Nehemiah eagerly enquired of Hanani who returned from Jerusalem, the state of God’s people and city. He learnt that the walls were broken and its gates burned! This broke his heart and ignited within him a passion for a mission – to rebuild these walls! Now Nehemiah was a cupbearer and for all human purposes did not possess the masonry skill sets to engineer the task at hand. Note, God was not his last resort but first response. Nehemiah prayed! He was a vulnerable leader who took calculated risks. Most of us would not want his job – drinking the King’s Cool-Aid until one day it killed you before it did him! Success does not come keeping status quo. Even a tortoise can’t move unless it puts its neck out! Christian mission always entails courage and faith (spelt r-i-s-k).
The Secular is Sacred: Nehemiah’s prayer warrants an in-depth study but the obvious is worth noting. He is living out his faith, serving the state. He saw “government work as God’s work” and the Most High ruling in human affairs. However bleak the situation of his country and people, he was convinced “the heart of the heathen king was in God’s hand!” His so-called secular (Latin, common place) job he deemed sacred (set apart, holy). He developed such a perspective that whatever his hand found he did with all his might for God’s glory! Mission is not about despicable “me” but “Thee!” Over 10 times in 10 verses Nehemiah appeals to God: “Thy name”, Thy “people”, “Thy promise”…
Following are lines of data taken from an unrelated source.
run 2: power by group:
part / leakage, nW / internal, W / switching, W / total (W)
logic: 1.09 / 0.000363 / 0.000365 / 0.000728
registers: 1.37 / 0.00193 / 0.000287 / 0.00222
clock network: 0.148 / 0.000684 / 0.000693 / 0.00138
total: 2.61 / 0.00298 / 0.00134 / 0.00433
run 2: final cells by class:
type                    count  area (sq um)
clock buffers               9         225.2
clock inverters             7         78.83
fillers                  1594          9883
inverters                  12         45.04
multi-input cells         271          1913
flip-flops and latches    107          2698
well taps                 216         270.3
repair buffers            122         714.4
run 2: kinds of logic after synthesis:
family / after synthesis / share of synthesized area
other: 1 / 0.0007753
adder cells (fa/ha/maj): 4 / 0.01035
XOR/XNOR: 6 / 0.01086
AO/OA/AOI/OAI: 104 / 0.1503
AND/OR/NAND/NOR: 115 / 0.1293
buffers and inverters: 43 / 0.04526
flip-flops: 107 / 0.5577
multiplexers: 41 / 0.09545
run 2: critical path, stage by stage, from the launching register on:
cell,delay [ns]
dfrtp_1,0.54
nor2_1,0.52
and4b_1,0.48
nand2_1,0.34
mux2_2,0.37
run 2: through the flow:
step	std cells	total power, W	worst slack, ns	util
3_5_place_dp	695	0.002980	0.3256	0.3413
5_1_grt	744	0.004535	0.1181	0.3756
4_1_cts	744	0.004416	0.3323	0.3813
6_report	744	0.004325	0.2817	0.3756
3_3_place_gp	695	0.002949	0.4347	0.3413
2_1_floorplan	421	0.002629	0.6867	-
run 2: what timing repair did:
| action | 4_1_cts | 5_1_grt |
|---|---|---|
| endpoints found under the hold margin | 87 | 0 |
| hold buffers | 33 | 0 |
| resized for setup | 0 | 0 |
[config.mk]
export PLATFORM = sky130hd
export DESIGN_NAME = prk_editor
export DESIGN_NICKNAME = d
export VERILOG_FILES = /design/src/pkg/prk_pkg.sv /design/src/rtl/prk_editor.sv
export SDC_FILE = /design/constraint.sdc
export NUM_CORES = 1
export LEC_CHECK = 0
export BUFFER_PORTS_ARGS = -buffer_cell sky130_fd_sc_hd__buf_4
export CAP_MARGIN = 40
export CORE_MARGIN = 3
export CORE_UTILIZATION = 40
export CTS_CLUSTER_DIAMETER = 100
export DETAILED_ROUTE_END_ITERATION = 8
export MAX_ROUTING_LAYER = met4
export PLACE_DENSITY_LB_ADDON = 0.25
export SLEW_MARGIN = 15
export SYNTH_ARGS = -nofsm -noshare
export SYNTH_HDL_FRONTEND = slang
export SYNTH_SLANG_ARGS = --single-unit
[constraint.sdc]
create_clock -name clk -period 4.4 [get_ports clk]
set_clock_uncertainty 0.1 [all_clocks]
set_input_delay 0.22 -clock clk [delete_from_list [all_inputs] [get_ports clk]]
set_output_delay 0.22 -clock clk [all_outputs]
set_load 0.01 [all_outputs]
Nehemiah considered his Business as Mission. As he attended to the king’s affairs he was attentive to and seeking God’s kingdom. Though thriving within the palace’s comfort, affluence and security, he was not unaware of current national affairs even of the nation whose God is King of all the earth! Moreover he was burdened for the “People of God!” His heart, in Bob Pierce’s words, “was broken by the things that break God’s heart!” Missional leaders are vulnerable, full of compassion (suffer with), show solidarity with and share in the suffering of those they serve. Their fame is in how they embrace the pain in others.
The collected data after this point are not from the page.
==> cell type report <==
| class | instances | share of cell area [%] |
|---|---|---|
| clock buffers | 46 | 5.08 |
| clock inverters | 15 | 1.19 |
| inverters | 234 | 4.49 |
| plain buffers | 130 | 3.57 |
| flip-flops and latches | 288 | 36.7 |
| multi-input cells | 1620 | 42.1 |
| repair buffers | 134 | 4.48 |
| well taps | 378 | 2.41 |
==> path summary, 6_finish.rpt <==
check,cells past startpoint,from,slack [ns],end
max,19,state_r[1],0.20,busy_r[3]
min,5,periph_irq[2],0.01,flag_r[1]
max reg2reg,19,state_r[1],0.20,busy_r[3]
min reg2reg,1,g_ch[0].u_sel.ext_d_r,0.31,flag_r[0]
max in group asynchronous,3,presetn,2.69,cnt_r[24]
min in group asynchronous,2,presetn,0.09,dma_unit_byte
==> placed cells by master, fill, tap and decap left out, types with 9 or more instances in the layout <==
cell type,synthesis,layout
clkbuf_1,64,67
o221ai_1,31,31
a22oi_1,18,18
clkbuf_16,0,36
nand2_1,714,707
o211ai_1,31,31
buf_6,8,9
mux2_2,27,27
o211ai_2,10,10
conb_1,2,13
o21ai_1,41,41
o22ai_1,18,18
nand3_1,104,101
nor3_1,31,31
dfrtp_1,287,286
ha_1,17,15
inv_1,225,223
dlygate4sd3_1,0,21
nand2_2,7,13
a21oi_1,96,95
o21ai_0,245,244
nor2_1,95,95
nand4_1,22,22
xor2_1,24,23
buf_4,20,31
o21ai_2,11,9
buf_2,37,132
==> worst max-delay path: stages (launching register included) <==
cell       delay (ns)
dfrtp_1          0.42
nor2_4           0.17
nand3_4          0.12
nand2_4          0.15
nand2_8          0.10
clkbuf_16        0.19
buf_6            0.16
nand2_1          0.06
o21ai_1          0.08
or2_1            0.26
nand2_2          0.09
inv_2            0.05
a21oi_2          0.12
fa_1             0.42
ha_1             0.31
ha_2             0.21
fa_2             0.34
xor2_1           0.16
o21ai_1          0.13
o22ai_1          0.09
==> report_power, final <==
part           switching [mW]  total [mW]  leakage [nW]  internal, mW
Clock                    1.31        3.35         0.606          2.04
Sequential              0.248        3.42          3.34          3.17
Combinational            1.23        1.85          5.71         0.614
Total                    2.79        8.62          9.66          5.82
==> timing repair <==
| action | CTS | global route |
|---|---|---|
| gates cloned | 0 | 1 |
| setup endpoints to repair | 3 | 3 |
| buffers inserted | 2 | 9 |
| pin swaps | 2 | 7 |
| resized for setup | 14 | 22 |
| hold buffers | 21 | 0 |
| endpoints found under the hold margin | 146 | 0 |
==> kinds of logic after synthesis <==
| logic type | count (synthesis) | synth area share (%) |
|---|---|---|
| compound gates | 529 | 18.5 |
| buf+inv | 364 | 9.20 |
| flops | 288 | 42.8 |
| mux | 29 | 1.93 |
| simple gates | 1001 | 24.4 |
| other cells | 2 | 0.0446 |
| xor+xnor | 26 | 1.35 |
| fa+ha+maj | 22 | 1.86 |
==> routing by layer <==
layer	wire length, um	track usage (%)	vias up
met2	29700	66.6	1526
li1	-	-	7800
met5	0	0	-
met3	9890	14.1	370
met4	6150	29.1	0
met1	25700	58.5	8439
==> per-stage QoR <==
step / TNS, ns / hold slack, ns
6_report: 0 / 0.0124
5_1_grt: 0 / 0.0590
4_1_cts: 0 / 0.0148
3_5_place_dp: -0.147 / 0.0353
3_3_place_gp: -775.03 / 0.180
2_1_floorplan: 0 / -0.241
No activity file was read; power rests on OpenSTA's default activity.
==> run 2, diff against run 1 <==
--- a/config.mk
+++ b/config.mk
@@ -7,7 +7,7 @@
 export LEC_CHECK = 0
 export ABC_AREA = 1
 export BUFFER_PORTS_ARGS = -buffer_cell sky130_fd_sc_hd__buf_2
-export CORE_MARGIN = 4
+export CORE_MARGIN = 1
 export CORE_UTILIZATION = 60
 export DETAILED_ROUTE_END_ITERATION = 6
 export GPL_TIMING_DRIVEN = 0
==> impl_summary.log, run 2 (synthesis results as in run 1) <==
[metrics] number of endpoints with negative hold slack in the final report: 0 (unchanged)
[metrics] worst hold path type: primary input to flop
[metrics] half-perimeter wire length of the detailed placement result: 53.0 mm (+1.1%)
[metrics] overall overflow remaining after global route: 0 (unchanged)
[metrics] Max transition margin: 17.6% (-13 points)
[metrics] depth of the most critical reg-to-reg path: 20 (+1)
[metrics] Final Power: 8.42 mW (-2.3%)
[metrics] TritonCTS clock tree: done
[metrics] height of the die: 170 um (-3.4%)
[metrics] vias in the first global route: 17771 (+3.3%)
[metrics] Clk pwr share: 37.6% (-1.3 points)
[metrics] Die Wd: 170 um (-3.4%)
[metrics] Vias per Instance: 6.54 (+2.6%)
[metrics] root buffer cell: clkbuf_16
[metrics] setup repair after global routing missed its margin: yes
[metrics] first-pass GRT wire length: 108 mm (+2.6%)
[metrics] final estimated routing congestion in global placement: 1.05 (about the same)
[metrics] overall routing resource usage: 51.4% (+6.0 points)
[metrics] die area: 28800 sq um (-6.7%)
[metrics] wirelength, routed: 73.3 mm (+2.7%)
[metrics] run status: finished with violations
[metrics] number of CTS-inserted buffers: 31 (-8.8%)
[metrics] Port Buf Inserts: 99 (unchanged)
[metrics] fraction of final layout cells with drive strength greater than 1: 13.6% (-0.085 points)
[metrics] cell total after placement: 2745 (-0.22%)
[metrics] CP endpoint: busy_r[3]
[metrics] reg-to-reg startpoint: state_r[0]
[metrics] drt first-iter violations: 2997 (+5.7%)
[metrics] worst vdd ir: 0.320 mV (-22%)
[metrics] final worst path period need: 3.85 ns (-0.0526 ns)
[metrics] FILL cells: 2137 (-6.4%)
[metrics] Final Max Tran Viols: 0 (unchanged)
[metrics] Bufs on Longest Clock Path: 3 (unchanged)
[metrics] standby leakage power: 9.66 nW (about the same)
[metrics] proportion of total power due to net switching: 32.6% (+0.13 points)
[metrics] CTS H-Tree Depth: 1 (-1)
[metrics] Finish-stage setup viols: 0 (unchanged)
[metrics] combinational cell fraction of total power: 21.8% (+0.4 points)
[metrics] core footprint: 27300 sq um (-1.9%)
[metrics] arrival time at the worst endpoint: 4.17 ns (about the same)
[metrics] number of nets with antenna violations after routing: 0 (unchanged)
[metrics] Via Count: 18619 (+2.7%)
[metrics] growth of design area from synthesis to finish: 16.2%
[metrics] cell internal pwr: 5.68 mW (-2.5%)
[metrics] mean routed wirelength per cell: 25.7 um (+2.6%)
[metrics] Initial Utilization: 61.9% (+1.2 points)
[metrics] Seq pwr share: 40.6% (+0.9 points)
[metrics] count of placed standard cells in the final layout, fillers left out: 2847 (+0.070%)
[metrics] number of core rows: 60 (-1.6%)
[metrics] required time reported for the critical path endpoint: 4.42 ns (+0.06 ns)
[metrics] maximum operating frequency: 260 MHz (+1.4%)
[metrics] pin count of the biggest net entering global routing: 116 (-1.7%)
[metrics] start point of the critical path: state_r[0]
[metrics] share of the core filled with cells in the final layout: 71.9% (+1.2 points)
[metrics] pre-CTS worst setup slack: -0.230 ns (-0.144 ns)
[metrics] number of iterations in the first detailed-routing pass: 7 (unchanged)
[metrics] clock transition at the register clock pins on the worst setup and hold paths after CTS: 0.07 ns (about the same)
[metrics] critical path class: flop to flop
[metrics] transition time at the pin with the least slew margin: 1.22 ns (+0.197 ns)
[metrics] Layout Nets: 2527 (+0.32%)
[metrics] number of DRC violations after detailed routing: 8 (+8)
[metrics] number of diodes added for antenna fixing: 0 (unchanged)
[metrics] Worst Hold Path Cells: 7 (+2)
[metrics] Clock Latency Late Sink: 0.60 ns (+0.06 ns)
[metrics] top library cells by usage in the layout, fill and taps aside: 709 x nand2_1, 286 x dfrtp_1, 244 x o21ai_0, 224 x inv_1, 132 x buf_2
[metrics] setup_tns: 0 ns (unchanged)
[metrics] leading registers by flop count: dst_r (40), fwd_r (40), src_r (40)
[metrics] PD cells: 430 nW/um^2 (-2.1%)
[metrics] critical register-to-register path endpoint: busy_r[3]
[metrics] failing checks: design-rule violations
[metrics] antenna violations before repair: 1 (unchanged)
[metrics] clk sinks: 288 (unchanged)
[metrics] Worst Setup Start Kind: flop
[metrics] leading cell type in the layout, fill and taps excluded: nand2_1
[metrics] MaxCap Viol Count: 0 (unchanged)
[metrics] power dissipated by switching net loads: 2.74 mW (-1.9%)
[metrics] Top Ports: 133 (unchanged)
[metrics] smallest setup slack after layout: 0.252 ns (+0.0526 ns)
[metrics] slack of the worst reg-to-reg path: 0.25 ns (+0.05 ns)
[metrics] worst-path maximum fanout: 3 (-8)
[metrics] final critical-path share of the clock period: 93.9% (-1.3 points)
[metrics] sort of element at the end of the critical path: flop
Supplicating + Strategizing, His hand; my glove: While we “pray as if everything depended on God, we plan our work as if everything depended on us!” Leaders must gain deep insight and gather needed strength if we are to motivate and mobilize people. “When we fail to plan, we are planning to fail!” we must be intentionally “strategic” i.e. under a given situation, we must offer a thought-through do-able way forward. For this, like Nehemiah, we must ask the right questions, to the right people and at the right time! When the king asked him why he was downcast and what he needed, he wasted no time spilling out details: length of trip, permission letter and amount of timber. Notice he asks when the queen is seated beside the king (2:6) who like any man, will want to impress his lady. That’s working smart and striking the iron when hot!
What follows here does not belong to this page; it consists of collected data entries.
`src/rcims_params.svh`:
```
/*
 * Constants of the radio core interrupt mask and status block: register
 * byte addresses, field positions, reset values and writable-bit masks.
 * Assumes it is included by its bare name from files under src/.
 */
`ifndef RCIMS_PARAMS_SVH
`define RCIMS_PARAMS_SVH

////////////////////////////////////////////////////////////////////////////////
// Register byte addresses
`define RCIMS_OFS_CTRL        32'h4000_0000
`define RCIMS_OFS_MASK        32'h4000_000c
`define RCIMS_OFS_MSTAT       32'h4000_0010
`define RCIMS_OFS_RAW         32'h4000_0014
`define RCIMS_OFS_ACK         32'h4000_0018

////////////////////////////////////////////////////////////////////////////////
// Source bit positions, shared by mask, status, raw and acknowledge; then the mask tick gate and the control request bit
`define RCIMS_NUM_SOURCES     10
`define RCIMS_BIT_TICK        0
`define RCIMS_BIT_RX          1
`define RCIMS_BIT_SLEEP       2
`define RCIMS_BIT_EVENT       3
`define RCIMS_BIT_CIPHER      4
`define RCIMS_BIT_ERROR       5
`define RCIMS_BIT_GROSS       6
`define RCIMS_BIT_FINE        7
`define RCIMS_BIT_PREFETCH    8
`define RCIMS_BIT_SOFT        9
`define RCIMS_BIT_TICK_GATE   15
`define RCIMS_BIT_SOFT_REQ    28

////////////////////////////////////////////////////////////////////////////////
// Reset value and writable bits of the mask register
`define RCIMS_MASK_RESET      32'h0000_811f
`define RCIMS_MASK_WR_BITS    32'h0000_83ff
`define RCIMS_WORD_ZERO       32'h0000_0000

`endif

```
`src/rcims_pkg.sv`:
```
/*
 * Types of the radio core interrupt mask and status block.
 * Assumes nothing beyond a SystemVerilog compiler; no file imports it.
 */
package rcims_pkg;

	typedef logic [31:0] rcims_word_t;

	// One-hot register select produced by the address decoder
	typedef enum logic [5:0] {
		RCIMS_SEL_NONE  = 6'h01,
		RCIMS_SEL_CTRL  = 6'h02,
		RCIMS_SEL_MASK  = 6'h04,
		RCIMS_SEL_MSTAT = 6'h08,
		RCIMS_SEL_RAW   = 6'h10,
		RCIMS_SEL_ACK   = 6'h20
	} rcims_sel_e;

endpackage

```
`src/rcims_irq_top.sv`:
```
/*
 * Interrupt mask and status block of the radio link-layer core.
 * Ten sources latch into raw pending flags; the mask register gates
 * them onto masked status, per-source level outputs and one request line.
 * Assumes event inputs are synchronous to i_clk and come from core logic,
 * and a register master that never needs wait states.
 */
// Strobed register access was chosen for this implementation.
`timescale 1ns/1ns
`default_nettype none
`include "rcims_params.svh"

module rcims_irq_top (
	input  wire logic        i_clk,
	input  wire logic        i_sys_rst,
	input  wire logic [31:0] i_addr,
	input  wire logic [31:0] i_wdata,
	input  wire logic        i_wr,
	input  wire logic        i_rd,
	output logic      [31:0] o_rdata,
	input  wire logic        i_radio_event_active,
	input  wire logic        i_base_tick_evt,
	input  wire logic        i_receive_evt,
	input  wire logic        i_sleep_end_evt,
	input  wire logic        i_end_event_evt,
	input  wire logic        i_cipher_engine_evt,
	input  wire logic        i_error_evt,
	input  wire logic        i_gross_target_timer_evt,
	input  wire logic        i_fine_target_timer_evt,
	input  wire logic        i_event_prefetch_abort_evt,
	output logic             o_base_tick_irq,
	output logic             o_receive_irq,
	output logic             o_sleep_end_irq,
	output logic             o_end_event_irq,
	output logic             o_cipher_engine_irq,
	output logic             o_error_irq,
	output logic             o_gross_target_timer_irq,
	output logic             o_fine_target_timer_irq,
	output logic             o_event_prefetch_abort_irq,
	output logic             o_soft_irq,
	output logic             o_irq
);

	localparam int unsigned NSRC = `RCIMS_NUM_SOURCES;
	localparam int unsigned PADW = 32 - NSRC;

	////////////////////////////////////////////////////////////////////////
	// Declarations

	rcims_pkg::rcims_sel_e  sel;
	rcims_pkg::rcims_word_t mask_reg;
	rcims_pkg::rcims_word_t mask_next;
	rcims_pkg::rcims_word_t rdata_reg;
	rcims_pkg::rcims_word_t rdata_next;

	logic            wr_ctrl;
	logic            wr_mask;
	logic            wr_ack;
	logic            tick_gate;
	logic            tick_allowed;
	logic            soft_irq_request;
	logic [NSRC-1:0] set_vec;
	logic [NSRC-1:0] ack_vec;
	logic [NSRC-1:0] enable_vec;
	logic [NSRC-1:0] raw_vec;
	logic [NSRC-1:0] masked_vec;

	////////////////////////////////////////////////////////////////////////
	// Address decode

	// Anything that misses the map selects nothing: writes are dropped
	// and reads return zero
	always_comb begin
		if (i_addr == `RCIMS_OFS_CTRL) begin
			sel = rcims_pkg::RCIMS_SEL_CTRL;
		end else if (i_addr == `RCIMS_OFS_MASK) begin
			sel = rcims_pkg::RCIMS_SEL_MASK;
		end else if (i_addr == `RCIMS_OFS_MSTAT) begin
			sel = rcims_pkg::RCIMS_SEL_MSTAT;
		end else if (i_addr == `RCIMS_OFS_RAW) begin
			sel = rcims_pkg::RCIMS_SEL_RAW;
		end else if (i_addr == `RCIMS_OFS_ACK) begin
			sel = rcims_pkg::RCIMS_SEL_ACK;
		end else begin
			sel = rcims_pkg::RCIMS_SEL_NONE;
		end
	end

	assign wr_ctrl = i_wr & (sel == rcims_pkg::RCIMS_SEL_CTRL);
	assign wr_mask = i_wr & (sel == rcims_pkg::RCIMS_SEL_MASK);
	assign wr_ack  = i_wr & (sel == rcims_pkg::RCIMS_SEL_ACK);

	////////////////////////////////////////////////////////////////////////
	// Mask register

	// Only the gate and the ten source masks store; 14:10 stay zero
	always_comb begin
		mask_next = mask_reg;
		if (wr_mask) begin
			mask_next = i_wdata & `RCIMS_MASK_WR_BITS;
		end
	end

	always_ff @(posedge i_clk) begin
		if (i_sys_rst) begin
			mask_reg <= `RCIMS_MASK_RESET;
		end else begin
			mask_reg <= mask_next;
		end
	end

	assign tick_gate = mask_reg[`RCIMS_BIT_TICK_GATE];

	////////////////////////////////////////////////////////////////////////
	// Event steering

	// With the gate low a tick that falls inside a radio event is never
	// latched, so software does not see a stale tick after the event
	assign tick_allowed = ~i_radio_event_active | tick_gate;

	// The request bit has no storage: it acts on the write and reads 0
	assign soft_irq_request = wr_ctrl & i_wdata[`RCIMS_BIT_SOFT_REQ];

	always_comb begin
		set_vec = '0;
		set_vec[`RCIMS_BIT_TICK]     = i_base_tick_evt & tick_allowed;
		set_vec[`RCIMS_BIT_RX]       = i_receive_evt;
		set_vec[`RCIMS_BIT_SLEEP]    = i_sleep_end_evt;
		set_vec[`RCIMS_BIT_EVENT]    = i_end_event_evt;
		set_vec[`RCIMS_BIT_CIPHER]   = i_cipher_engine_evt;
		set_vec[`RCIMS_BIT_ERROR]    = i_error_evt;
		set_vec[`RCIMS_BIT_GROSS]    = i_gross_target_timer_evt;
		set_vec[`RCIMS_BIT_FINE]     = i_fine_target_timer_evt;
		set_vec[`RCIMS_BIT_PREFETCH] = i_event_prefetch_abort_evt;
		set_vec[`RCIMS_BIT_SOFT]     = soft_irq_request;
	end

	// Acknowledge is write-one-to-clear and holds no state of its own
	assign ack_vec = wr_ack ? i_wdata[NSRC-1:0] : '0;

	assign enable_vec = mask_reg[NSRC-1:0];

	////////////////////////////////////////////////////////////////////////
	// Pending flags, one per source

	genvar g;
	generate
		for (g = 0; g < NSRC; g = g + 1) begin : gen_src
			rcims_pending_bit u_bit (
				.i_clk     (i_clk),
				.i_sys_rst (i_sys_rst),
				.i_set     (set_vec[g]),
				.i_clr     (ack_vec[g]),
				.i_enable  (enable_vec[g]),
				.o_raw     (raw_vec[g]),
				.o_masked  (masked_vec[g])
			);
		end
	endgenerate

	////////////////////////////////////////////////////////////////////////
	// Interrupt outputs

	// Each level follows its masked flag until acknowledged or its mask bit is cleared
	assign o_base_tick_irq            = masked_vec[`RCIMS_BIT_TICK];
	assign o_receive_irq              = masked_vec[`RCIMS_BIT_RX];
	assign o_sleep_end_irq            = masked_vec[`RCIMS_BIT_SLEEP];
	assign o_end_event_irq            = masked_vec[`RCIMS_BIT_EVENT];
	assign o_cipher_engine_irq        = masked_vec[`RCIMS_BIT_CIPHER];
	assign o_error_irq                = masked_vec[`RCIMS_BIT_ERROR];
	assign o_gross_target_timer_irq   = masked_vec[`RCIMS_BIT_GROSS];
	assign o_fine_target_timer_irq    = masked_vec[`RCIMS_BIT_FINE];
	assign o_event_prefetch_abort_irq = masked_vec[`RCIMS_BIT_PREFETCH];
	assign o_soft_irq                 = masked_vec[`RCIMS_BIT_SOFT];

	assign o_irq = |masked_vec;

	////////////////////////////////////////////////////////////////////////
	// Read path

	// Control and acknowledge bits are write-only actions and read zero
	always_comb begin
		rdata_next = `RCIMS_WORD_ZERO;
		unique case (sel)
			rcims_pkg::RCIMS_SEL_NONE: begin
				rdata_next = `RCIMS_WORD_ZERO;
			end
			rcims_pkg::RCIMS_SEL_CTRL: begin
				rdata_next = `RCIMS_WORD_ZERO;
			end
			rcims_pkg::RCIMS_SEL_MASK: begin
				rdata_next = mask_reg;
			end
			rcims_pkg::RCIMS_SEL_MSTAT: begin
				rdata_next = {{PADW{1'b0}}, masked_vec};
			end
			rcims_pkg::RCIMS_SEL_RAW: begin
				rdata_next = {{PADW{1'b0}}, raw_vec};
			end
			rcims_pkg::RCIMS_SEL_ACK: begin
				rdata_next = `RCIMS_WORD_ZERO;
			end
			default: begin
				rdata_next = `RCIMS_WORD_ZERO;
			end
		endcase
	end

	// Data stand only in the cycle after the read strobe, zero otherwise
	always_ff @(posedge i_clk) begin
		if (i_sys_rst) begin
			rdata_reg <= `RCIMS_WORD_ZERO;
		end else if (i_rd) begin
			rdata_reg <= rdata_next;
		end else begin
			rdata_reg <= `RCIMS_WORD_ZERO;
		end
	end

	assign o_rdata = rdata_reg;

endmodule

`default_nettype wire

```
`src/rcims_pending_bit.sv`:
```
/*
 * One interrupt source: sticky raw pending flag with its mask applied.
 * Assumes set and clear are single-clock signals from the same domain.
 */
`timescale 1ns/1ns
`default_nettype none

module rcims_pending_bit (
	input  wire logic i_clk,
	input  wire logic i_sys_rst,
	input  wire logic i_set,
	input  wire logic i_clr,
	input  wire logic i_enable,
	output logic      o_raw,
	output logic      o_masked
);

	logic pend_reg;
	logic pend_next;

	// Set beats clear so an event landing on the acknowledge is kept
	always_comb begin
		pend_next = i_set | (pend_reg & ~i_clr);
	end

	always_ff @(posedge i_clk) begin
		if (i_sys_rst) begin
			pend_reg <= 1'b0;
		end else begin
			pend_reg <= pend_next;
		end
	end

	assign o_raw    = pend_reg;
	assign o_masked = pend_reg & i_enable;

endmodule

`default_nettype wire

```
The key to accomplish God’s mission is submission – nothing less than Christ’s Spirit that helps leaders find “favor” with God and human influencers with means or resources to help get the job done and build His kingdom. Beyond prayerful planning, such leaders wear the right attitude when approaching people and gain altitude with them. They modeled what is to be eager, ready, totally yielded and prepared to obey! The missional posture is placing oneself under the Spirit’s leadership. The premium is on Biblical Obedience not just Biblical knowledge. In spite of opposition within and without in 52 days with a disillusioned, disorganized crew he got the job done! God is able if we are bold. Have you been uniquely equipped, empowered and placed to fulfill God’s great purpose? Are you asking the right people the right questions at the right time? Are you posed and prepared for your “defining moment” and “a move of God?”